The key to doing almost impossible stuff like this is to use InterlockedCompareExchange. (This is the name Win32 uses but any multithreaded-capable platform will have an InterlockedCompareExchange equivalent).
The idea is, you make a copy of the structure (which must be small enough to perform an atomic read (64 or if you can handle some unportability, 128 bits on x86).
You make another copy with your proposed update, do your logic and update the copy, then you update the "real" structure using InterlockedCompareExchange. What InterlockedCompareExchange does is, atomically make sure the value is still the value you started with before your state update, and if it is still that value, atomically updates the value with the new state. Generally this is wrapped in an infinite loop that keeps trying until someone else hasn't changed the value in the middle. Here is roughly the pattern:
union State
{
struct
{
short a;
short b;
};
uint32_t volatile rawState;
} state;
void DoSomething()
{
// Keep looping until nobody else changed it behind our back
for (;;)
{
state origState;
state newState;
// It's important that you only read the state once per try
origState.rawState = state.rawState;
// This must copy origState, NOT read the state again
newState.rawState = origState.rawState;
// Now you can do something impossible to do atomically...

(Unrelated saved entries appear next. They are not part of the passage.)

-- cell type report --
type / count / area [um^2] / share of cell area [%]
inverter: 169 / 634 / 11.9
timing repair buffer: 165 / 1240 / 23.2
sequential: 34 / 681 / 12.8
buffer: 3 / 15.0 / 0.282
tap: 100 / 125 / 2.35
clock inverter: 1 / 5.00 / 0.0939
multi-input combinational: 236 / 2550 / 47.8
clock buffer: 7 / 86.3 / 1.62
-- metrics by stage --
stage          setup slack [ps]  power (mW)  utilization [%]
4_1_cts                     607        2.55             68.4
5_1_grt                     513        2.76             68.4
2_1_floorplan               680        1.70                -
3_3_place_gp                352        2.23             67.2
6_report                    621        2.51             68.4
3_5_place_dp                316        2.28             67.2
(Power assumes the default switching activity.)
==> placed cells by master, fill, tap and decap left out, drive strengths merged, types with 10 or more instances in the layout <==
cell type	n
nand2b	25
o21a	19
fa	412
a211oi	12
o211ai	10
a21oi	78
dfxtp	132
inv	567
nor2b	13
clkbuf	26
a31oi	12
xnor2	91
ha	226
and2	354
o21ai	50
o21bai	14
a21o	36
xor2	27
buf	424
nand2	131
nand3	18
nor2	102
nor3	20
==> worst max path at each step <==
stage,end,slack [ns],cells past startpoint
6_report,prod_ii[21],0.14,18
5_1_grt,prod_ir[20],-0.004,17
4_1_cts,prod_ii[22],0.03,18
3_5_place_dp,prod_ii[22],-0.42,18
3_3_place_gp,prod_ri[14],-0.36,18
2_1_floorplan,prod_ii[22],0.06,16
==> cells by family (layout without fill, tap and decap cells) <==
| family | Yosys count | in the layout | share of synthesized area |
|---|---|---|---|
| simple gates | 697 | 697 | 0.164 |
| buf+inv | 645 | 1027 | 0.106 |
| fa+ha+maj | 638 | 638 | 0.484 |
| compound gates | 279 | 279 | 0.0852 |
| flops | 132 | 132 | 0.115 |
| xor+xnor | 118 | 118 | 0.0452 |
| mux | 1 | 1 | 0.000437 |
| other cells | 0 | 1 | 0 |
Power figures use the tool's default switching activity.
File: config.mk
export PLATFORM = sky130hd
export DESIGN_NAME = i3c_tx_top
export DESIGN_NICKNAME = d
export VERILOG_FILES = /design/src/source/i3c_tx_pkg.sv /design/src/source/tx_cfg_regs.sv /design/src/source/scl_gen.sv /design/src/source/start_hold_timer.sv /design/src/source/frame_sequencer.sv /design/src/source/controller_tx.sv /design/src/source/i3c_tx_top.sv
export SDC_FILE = /design/constraint.sdc
export NUM_CORES = 1
export LEC_CHECK = 0
export BUFFER_PORTS_ARGS = -buffer_cell sky130_fd_sc_hd__buf_2
export CORE_MARGIN = 1
export CORE_UTILIZATION = 55
export CTS_CLUSTER_SIZE = 8
export DETAILED_ROUTE_END_ITERATION = 8
export GPL_TIMING_DRIVEN = 0
export PLACE_DENSITY = 0.74
export REMOVE_ABC_BUFFERS = 1
export SYNTH_ARGS = -nofsm -noshare
export SYNTH_HDL_FRONTEND = slang
export SYNTH_SLANG_ARGS = --single-unit
File: constraint.sdc
create_clock -name i_clk -period 3.76 [get_ports i_clk]
set_input_delay 0.564 -clock i_clk [delete_from_list [all_inputs] [get_ports i_clk]]
set_output_delay 0.564 -clock i_clk [all_outputs]
set_load 0.005 [all_outputs]
==> src/source/cpu_consts.svh <==
`ifndef CPU_CONSTS_SVH
`define CPU_CONSTS_SVH

// datapath widths
`define WORD_W      16
`define INST_W      16
`define ADDR_W      16

// register file
`define REG_ADDR_W  3
`define REG_COUNT   8

// instruction fields
`define OPCODE_W    4
`define FUNC3_W     3
`define IMM_W       9

// memory sizes, in words
`define IMEM_DEPTH  256
`define IMEM_ADDR_W 8
`define DMEM_DEPTH  256
`define DMEM_ADDR_W 8

// pc after reset and the per-instruction step
`define RESET_PC    16'h0000
`define PC_STEP     16'd2

`endif
==> src/source/cpu_pkg.sv <==
`include "cpu_consts.svh"

package cpu_pkg;

    // major opcode, inst[15:12]
    typedef enum logic [`OPCODE_W-1:0] {
        OP_ALU    = 4'h0,
        OP_LI     = 4'h1,
        OP_LOAD   = 4'h2,
        OP_STORE  = 4'h3,
        OP_BRANCH = 4'h4,
        OP_JAL    = 4'h5,
        OP_HALT   = 4'h6
    } opcode_t;

    // func3 under OP_ALU
    typedef enum logic [`FUNC3_W-1:0] {
        ALU_ADD  = 3'd0,
        ALU_SUB  = 3'd1,
        ALU_AND  = 3'd2,
        ALU_OR   = 3'd3,
        ALU_XOR  = 3'd4,
        ALU_SLL  = 3'd5,
        ALU_SRL  = 3'd6,
        ALU_SLTU = 3'd7
    } alu_op_t;

    // func3 under OP_BRANCH, codes 4..7 never taken
    typedef enum logic [`FUNC3_W-1:0] {
        BR_EQ  = 3'd0,
        BR_NE  = 3'd1,
        BR_LTU = 3'd2,
        BR_GEU = 3'd3
    } branch_cond_t;

    typedef enum logic [2:0] {
        S_FETCH,
        S_FETCH_WAIT,
        S_DECODE,
        S_EXECUTE,
        S_EXECUTE_WAIT,
        S_WRITE,
        S_HALT
    } cpu_state_t;

    typedef struct packed {
        opcode_t                opcode;
        logic [`FUNC3_W-1:0]    func3;
        logic [`REG_ADDR_W-1:0] rd;
        logic [`WORD_W-1:0]     rs1_val;
        logic [`WORD_W-1:0]     rs2_val;
        logic [`IMM_W-1:0]      imm;
    } decoded_t;

    typedef struct packed {
        logic [`ADDR_W-1:0]     pc;
        logic                   wb_en;
        logic [`REG_ADDR_W-1:0] wb_addr;
        logic [`WORD_W-1:0]     wb_data;
    } retire_t;

    // program load, word indexed
    typedef struct packed {
        logic                    we;
        logic [`IMEM_ADDR_W-1:0] addr;
        logic [`INST_W-1:0]      data;
    } prog_t;

endpackage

// This example takes a lot of cycles, there is huge
// opportunity for another thread to come in and change
// it during this update
if (newState.b == 3 || newState.b % 6 != 0)
{
newState.a++;
}
// Now we atomically update the state,
// this ONLY changes state.rawState if it's still == origState.rawState
// In either case, InterlockedCompareExchange returns what value it has now
if (InterlockedCompareExchange(&state.rawState, newState.rawState,
origState.rawState) == origState.rawState)
return;
}
}
(Please forgive if the above code doesn't actually compile - I wrote it off the top of my head)
Great. Now you can make lockless algorithms easy. WRONG! The trouble is that you are severely limited on the amount of data that you can update atomically.

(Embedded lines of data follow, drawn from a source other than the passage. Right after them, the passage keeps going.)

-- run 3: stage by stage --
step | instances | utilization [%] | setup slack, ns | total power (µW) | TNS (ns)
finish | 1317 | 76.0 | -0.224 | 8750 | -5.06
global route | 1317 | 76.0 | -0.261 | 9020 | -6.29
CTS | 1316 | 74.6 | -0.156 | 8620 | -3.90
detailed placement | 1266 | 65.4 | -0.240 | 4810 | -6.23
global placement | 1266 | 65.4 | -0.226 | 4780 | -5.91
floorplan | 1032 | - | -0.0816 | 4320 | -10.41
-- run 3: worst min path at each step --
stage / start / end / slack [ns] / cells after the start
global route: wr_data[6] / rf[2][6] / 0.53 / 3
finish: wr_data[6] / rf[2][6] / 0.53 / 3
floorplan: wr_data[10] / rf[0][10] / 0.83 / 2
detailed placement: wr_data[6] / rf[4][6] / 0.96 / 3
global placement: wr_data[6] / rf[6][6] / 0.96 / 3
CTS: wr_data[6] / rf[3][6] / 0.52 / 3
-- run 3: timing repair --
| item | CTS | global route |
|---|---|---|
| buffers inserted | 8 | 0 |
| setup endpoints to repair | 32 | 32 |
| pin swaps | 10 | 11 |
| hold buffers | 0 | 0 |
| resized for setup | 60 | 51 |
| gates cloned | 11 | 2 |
`config.mk`:
```
export PLATFORM = sky130hd
export DESIGN_NAME = alu
export DESIGN_NICKNAME = d
export VERILOG_FILES = /design/src/source/cpu_pkg.sv /design/src/source/alu.sv
export VERILOG_INCLUDE_DIRS = /design/src /design/src/source
export SDC_FILE = /design/constraint.sdc
export NUM_CORES = 1
export LEC_CHECK = 0
export BUFFER_PORTS_ARGS = -buffer_cell sky130_fd_sc_hd__buf_2
export CORE_MARGIN = 10
export CORE_UTILIZATION = 35
export DETAILED_ROUTE_END_ITERATION = 7
export PLACE_DENSITY = 0.61
export SETUP_SLACK_MARGIN = 0.1
export SLEW_MARGIN = 10
export SYNTH_ARGS = -nofsm -noshare
export SYNTH_HDL_FRONTEND = slang
export SYNTH_SLANG_ARGS = --single-unit
```
`constraint.sdc`:
```
create_clock -name vclk -period 6.55
set_input_delay 0.9825 -clock vclk [all_inputs]
set_output_delay 0.9825 -clock vclk [all_outputs]
set_load 0.1 [all_outputs]
```
==> src/design/wbControl.sv <==
`timescale 1ns/1ns
`include "backend_config.svh"

module wbControl (
    input  logic clk,
    input  logic rst,
    input  backendPkg::DispatchSlot issued,
    input  backendPkg::ResultBus aluOut,
    input  backendPkg::ResultBus mulOut,
    output logic aluBlocked,
    output backendPkg::ResultBus result
);

    // Bit i set when a multiplier result lands i cycles from now
    logic [`MUL_LAT-1:0] resv;
    logic [`MUL_LAT:0] busy;
    logic mulIssue;

    assign mulIssue = issued.valid && issued.op.fu == backendPkg::FU_MUL;

    // The op now in the issue register adds its landing slot
    assign busy = {mulIssue, resv};

    // An ALU op picked this cycle writes back two cycles from now
    assign aluBlocked = busy[2];

    always_ff @(posedge clk) begin
        if (rst) begin
            resv <= '0;
        end else begin
            resv <= busy[`MUL_LAT:1];
        end
    end

    // Reserved slot belongs to the multiplier
    assign result = resv[0] ? mulOut : aluOut;

endmodule

==> config.mk <==
export PLATFORM = sky130hd
export DESIGN_NAME = wbControl
export DESIGN_NICKNAME = d
export VERILOG_FILES = /design/src/design/backendPkg.sv /design/src/design/wbControl.sv
export VERILOG_INCLUDE_DIRS = /design/src /design/src/design
export SDC_FILE = /design/constraint.sdc
export NUM_CORES = 1
export LEC_CHECK = 0
export BUFFER_PORTS_ARGS = -buffer_cell sky130_fd_sc_hd__buf_4
export CAP_MARGIN = 20
export CORE_AREA = 2 2 75 77
export DETAILED_ROUTE_END_ITERATION = 6
export DIE_AREA = 0 0 77 79
export MAX_ROUTING_LAYER = met4
export PLACE_DENSITY = 0.58
export SLEW_MARGIN = 20
export SYNTH_ARGS = -nofsm -noshare
export SYNTH_HDL_FRONTEND = slang
export SYNTH_SLANG_ARGS = --single-unit
export TNS_END_PERCENT = 30
==> constraint.sdc <==
create_clock -name clk -period 1.2 [get_ports clk]
set_input_delay 0.12 -clock clk [delete_from_list [all_inputs] [get_ports clk]]
set_output_delay 0.12 -clock clk [all_outputs]
set_load 0.1 [all_outputs]
File: src/design/backend_config.svh
`ifndef BACKEND_CONFIG_SVH
`define BACKEND_CONFIG_SVH

// Issue queue depth and dispatch group size
`define IQ_SIZE 8
`define DISPATCH_WIDTH 2

// Tag 0 is the constant zero register
`define TAG_BITS 5

// Age compare relies on wrapped difference
`define SQN_BITS 6

`define DATA_BITS 32

// Supported range is 2 to 8
`define MUL_LAT 3

`endif

File: src/design/backendPkg.sv
`include "backend_config.svh"

package backendPkg;

    typedef logic [`TAG_BITS-1:0] Tag;
    typedef logic [`SQN_BITS-1:0] SqN;
    typedef logic [`DATA_BITS-1:0] Data;

    typedef enum logic [0:0] {
        FU_ALU,
        FU_MUL
    } FuncUnit;

    typedef enum logic [3:0] {
        ADD,
        SUB,
        AND,
        OR,
        XOR,
        SLL,
        SRL,
        MUL
    } AluOp;

    // Second operand word, register tag or full immediate
    typedef union packed {
        struct packed {
            logic [`DATA_BITS-`TAG_BITS-1:0] pad;
            Tag tag;
        } tagView;
        Data imm;
    } OperandB;

    typedef struct packed {
        Tag tagA;
        logic availA;
        OperandB srcB;
        logic immB;
        logic availB;
        Tag tagDst;
        SqN sqN;
        FuncUnit fu;
        AluOp opcode;
    } MicroOp;

    typedef struct packed {
        logic valid;
        MicroOp op;
    } DispatchSlot;

    // Operands already resolved, input of both units
    typedef struct packed {
        logic valid;
        Tag tagDst;
        SqN sqN;
        FuncUnit fu;
        AluOp opcode;
        Data valA;
        Data valB;
    } IssuedOp;

    typedef struct packed {
        logic valid;
        Tag tagDst;
        SqN sqN;
        Data data;
    } ResultBus;

    typedef struct packed {
        logic taken;
        SqN sqN;
    } BranchFlush;

    // True when a is older than b or the same op
    function automatic logic olderOrSame(SqN a, SqN b);
        logic signed [`SQN_BITS-1:0] diff;
        diff = a - b;
        return diff <= 0;
    endfunction

endpackage

File: src/design/intAlu.sv
`timescale 1ns/1ns

module intAlu (
    input  logic clk,
    input  logic rst,
    input  backendPkg::IssuedOp op,
    input  backendPkg::BranchFlush flush,
    output backendPkg::ResultBus out
);

    backendPkg::Data value;
    logic take;
    logic killed;

    logic outValid;
    backendPkg::Tag outTag;
    backendPkg::SqN outSqN;
    backendPkg::Data outData;

    always_comb begin
        case (op.opcode)
            backendPkg::ADD: value = op.valA + op.valB;
            backendPkg::SUB: value = op.valA - op.valB;
            backendPkg::AND: value = op.valA & op.valB;
            backendPkg::OR:  value = op.valA | op.valB;
            backendPkg::XOR: value = op.valA ^ op.valB;
            backendPkg::SLL: value = op.valA << op.valB[4:0];
            backendPkg::SRL: value = op.valA >> op.valB[4:0];
            default:         value = '0;
        endcase
    end

    // Drop an op younger than the resolving branch
    assign killed = flush.taken && !backendPkg::olderOrSame(op.sqN, flush.sqN);
    assign take = op.valid && op.fu == backendPkg::FU_ALU && !killed;

    always_ff @(posedge clk) begin
        if (rst) begin
            outValid <= 1'b0;
        end else begin
            outValid <= take;
        end
    end

    always_ff @(posedge clk) begin
        outTag <= op.tagDst;
        outSqN <= op.sqN;
        outData <= value;
    end

    assign out.valid = outValid;
    assign out.tagDst = outTag;
    assign out.sqN = outSqN;
    assign out.data = outData;

endmodule

File: config.mk
export PLATFORM = sky130hd
export DESIGN_NAME = intAlu
export DESIGN_NICKNAME = d
export VERILOG_FILES = /design/src/design/backendPkg.sv /design/src/design/intAlu.sv
export VERILOG_INCLUDE_DIRS = /design/src /design/src/design
export SDC_FILE = /design/constraint.sdc
export NUM_CORES = 1
export LEC_CHECK = 0
export BUFFER_PORTS_ARGS = -buffer_cell sky130_fd_sc_hd__buf_2
export CAP_MARGIN = 20
export CORE_MARGIN = 2
export CORE_UTILIZATION = 50
export CTS_BUF_LIST = sky130_fd_sc_hd__clkbuf_4 sky130_fd_sc_hd__clkbuf_8 sky130_fd_sc_hd__clkbuf_16
export DETAILED_ROUTE_END_ITERATION = 8
export GPL_TIMING_DRIVEN = 0
export PLACE_DENSITY = 0.8
export SLEW_MARGIN = 20
export SYNTH_ARGS = -nofsm -noshare
export SYNTH_HDL_FRONTEND = slang
export SYNTH_SLANG_ARGS = --single-unit
File: constraint.sdc
create_clock -name clk -period 5.7 [get_ports clk]
set_clock_uncertainty 0.1 [all_clocks]
set_input_delay 0.285 -clock clk [delete_from_list [all_inputs] [get_ports clk]]
set_output_delay 0.285 -clock clk [all_outputs]
set_load 0.01 [all_outputs]
==> impl_metrics.tcl <==
set metrics [dict create \
    status "finished with violations" \
    violations "negative setup slack" \
    critPathArrivalTime_ns 5.81 \
    synthCells 1189 \
    fin_cells 1557 \
    drc_errors 0 \
    dr.first_iter.drc_count 2070 \
    critPathBufInv 2 \
    die_area_sq_mm 0.0185 \
    ys_seq_area_share_pct 10.1 \
    grt_usage_pct 49.4 \
    synthSimpleGateAreaFrac_pct 18.0 \
    synth_seq_cells 44 \
    die-width_um 136 \
    firstDrtPassIters 7 \
    worst_slew_pin_slew_ns 1.15 \
    num_vias 11082 \
    clk_path_buf_depth 2 \
    ys_warn_count 0 \
    critPathTopFamily "simple AND/OR/NAND/NOR gates" \
    rows 48 \
    cts.clk_slew.worst_paths_ns 0.07 \
    path_max_fanout 10 \
    worstPathCellList "buf_2, nor3_4, and2_1, clkdlybuf4s15_1, nor2_1, xnor2_1, ha_1, nor2b_1, o2111ai_1, and2_1, o31ai_2, a31oi_1, o311ai_2, mux2i_1, nand4_1" \
    synth_top_family_by_area "compound AO/OA/AOI/OAI gates" \
    gp_congestion 1.17 \
    synth.area.mux_share_pct 15.5 \
    root_buffer "clkbuf_16" \
    crit_type "in2reg" \
    ioPinCount 134 \
    postLayoutCoreUtil_pct 58.2 \
    yosysUniqueCellTypes 73 \
    slew-limit-headroom_pct 23.6 \
    cts_sinks 44 \
    p_per_area_mw_per_mm2 179 \
    end_kind "flop" \
    grt_pass1_wl_um 65600 \
    period_needed_ns 5.78 \
    wl_per_cell_um 29.7 \
    max_freq_ghz 0.173 \
    netlist_area_sq_mm 0.00872 \
    cp_slowest_stage_delay_ns 0.78 \
    antenna_found_initial 3 \
    power_leakage_nw 4.56 \
    vias_per_cell 7.12 \
    start_util_pct 50.7 \
    post-synth-top-count-cell "nor2_1" \
    n_antenna_cell 0 \
    cts_setup_buffers 0 \
    grt_max_degree 20 \
    die_height_um 136 \
    ys_dominant_reg_cell "dfxtp_1" \
    grt-ovfl-total 0 \
    setup_viol 1 \
    fillers 1631 \
    dp.cells 1547 \
    synth_top_cell_area_share_pct 14.6 \
    min_path_type "in2reg" \
    yosys.area.top_type "ha_1" \
    cts_tree "done" \
    crit_path_start_kind "input port" \
    crit_top_cell "and2_1" \
    synth_fp_nets 1383 \
    peakVddDrop_mv 0.131 \
    critPathRequiredTime_ns 5.72 \
    synth-compound-area-share_pct 28.5 \
    io_buffers 133 \
    detail-route-antenna-nets 0 \
    syn_to_final_growth_pct 14.7 \
    hold_viol 0 \
    setup_slack_ns -0.0842 \
    cts_max_level 2 \
    synth_edf_count 0 \
    drive_above_1_share_pct 17.0 \
    synthArstFlopShare_pct 0 \
    power_mw 1.79 \
    cts_made_buffers 5 \
    hpwl_um 36300 \
    period_share_pct 101 \
    rsz0062_at_grt "no" \
    wirelength_um 46300 \
    synth_area_leaders "ha_1, dfxtp_1, mux2i_1, mux4_2, a21oi_1" \
    core_sq_mm 0.0172 \
    synth_area_per_cell_sq_um 7.33 \
    worst_path_max_delay_cell "clkdlybuf4s15_1" \
    maxSlewViolCount 0 \
    synthXorXnorAreaFrac_pct 5.23 \
    yosys.area_share.adder_pct 15.1 \
    first_global_vias 10070 \
    synth.top_cells.by_count "nor2_1, ha_1, a21oi_1" \
    finalNetCount 1526 \
    drv_cap 0 \
]
-- final cells by class --
type / count / area (sq um) / area share [%]
flip-flops and latches: 44 / 881 / 8.81
clock inverters: 2 / 60.1 / 0.601
inverters: 93 / 353 / 3.53
plain buffers: 74 / 309 / 3.09
well taps: 225 / 282 / 2.82
repair buffers: 140 / 736 / 7.36
clock buffers: 5 / 125 / 1.25
multi-input cells: 974 / 7250 / 72.5
-- layout by cell type (no fill, tap or decap), drive strengths merged, types with 17 or more instances in the layout --
master  netlist  final
a21o         19     19
a21oi        98     98
buf          30    161
clkbuf       48     50
dfxtp        44     44
ha          102    102
inv          92     91
mux2i        65     65
mux4         23     23
nand2        91     91
nand3        17     17
nor2        130    130
o211ai       19     19
o21ai        95     95
xnor2        41     41
-- stage by stage --
stage	setup TNS (ns)	setup slack (ns)	instance area [sq um]	hold slack, ns
2_1_floorplan	0	0.434	8720	0.213
3_3_place_gp	-15.35	-1.54	9660	0.289
4_1_cts	0	0.0580	9960	0.000452
6_report	-0.0842	-0.0842	10000	0.00369
5_1_grt	0	0.00515	10000	0.00190
3_5_place_dp	-15.24	-1.54	9670	0.290
-- where the power goes --
part | leakage (nW) | internal (mW) | switching [mW]
Clock | 0.0899 | 0.250 | 0.166
Combinational | 4.11 | 0.350 | 0.674
Sequential | 0.366 | 0.338 | 0.00737
-- final timing paths --
path / endpoint / start / slack (ns) / depth (start not counted)
worst min-delay path: outSqN[3] / op[72] / 0.004 / 1
worst max-delay path: outData[24] / op[65] / -0.08 / 15
-- sequential cells by signal, indices dropped and copies added, names as in the netlist --
name and cells:
outSqN 6, outValid 1, outTag 5, outData 32
-- what timing repair did --
action	CTS	global route
resized for setup	11	11
hold endpoints to repair	7	0
endpoints found under the setup margin	16	8
pin swaps	0	2
cloned	0	0
hold buffers	7	0
-- routing by layer --
layer / track usage [%] / vias up / routed length, um / part of all wire, %
met4: 31.4 / 6 / 3360 / 7.3
li1: - / 4655 / - / -
met5: 2.50 / - / 82 / 0.18
met2: 69.6 / 1040 / 18300 / 39
met3: 22.0 / 234 / 7610 / 16
met1: 60.5 / 5147 / 17000 / 37
-- cell families (layout without fill, tap and decap cells) --
logic type	count (synthesis)	count (layout)
buffers and inverters	171	314
XOR/XNOR	52	52
AND/OR/NAND/NOR	332	332
adder cells (fa/ha/maj)	104	104
AO/OA/AOI/OAI	382	382
multiplexers	104	104
flip-flops	44	44
(Power assumes the default switching activity.)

Some lockless algorithms use a technique where they "help" concurrent threads. For example, say you have a linked list that you want to be able to update from multiple threads, other threads can "help" by performing updates to the "first" and "last" pointers if they are racing through and see that they are at the node pointed to by "last" but the "next" pointer in the node is not null. In this example, upon noticing that the "last" pointer is wrong, they update the last pointer, only if it still points to the current node, using an interlocked compare exchange.
Don't fall into a trap where you "spin" or loop (like a spinlock). While there is value in spinning briefly because you expect the "other" thread to finish something - they may not. The "other" thread may have been context switched and may not be running anymore. You are just eating CPU time, burning electricity (killing a laptop battery perhaps) by spinning until a condition is true. The moment you begin to spin, you might as well chuck your lockless code and write it with locks. Locks are better than unbounded spinning.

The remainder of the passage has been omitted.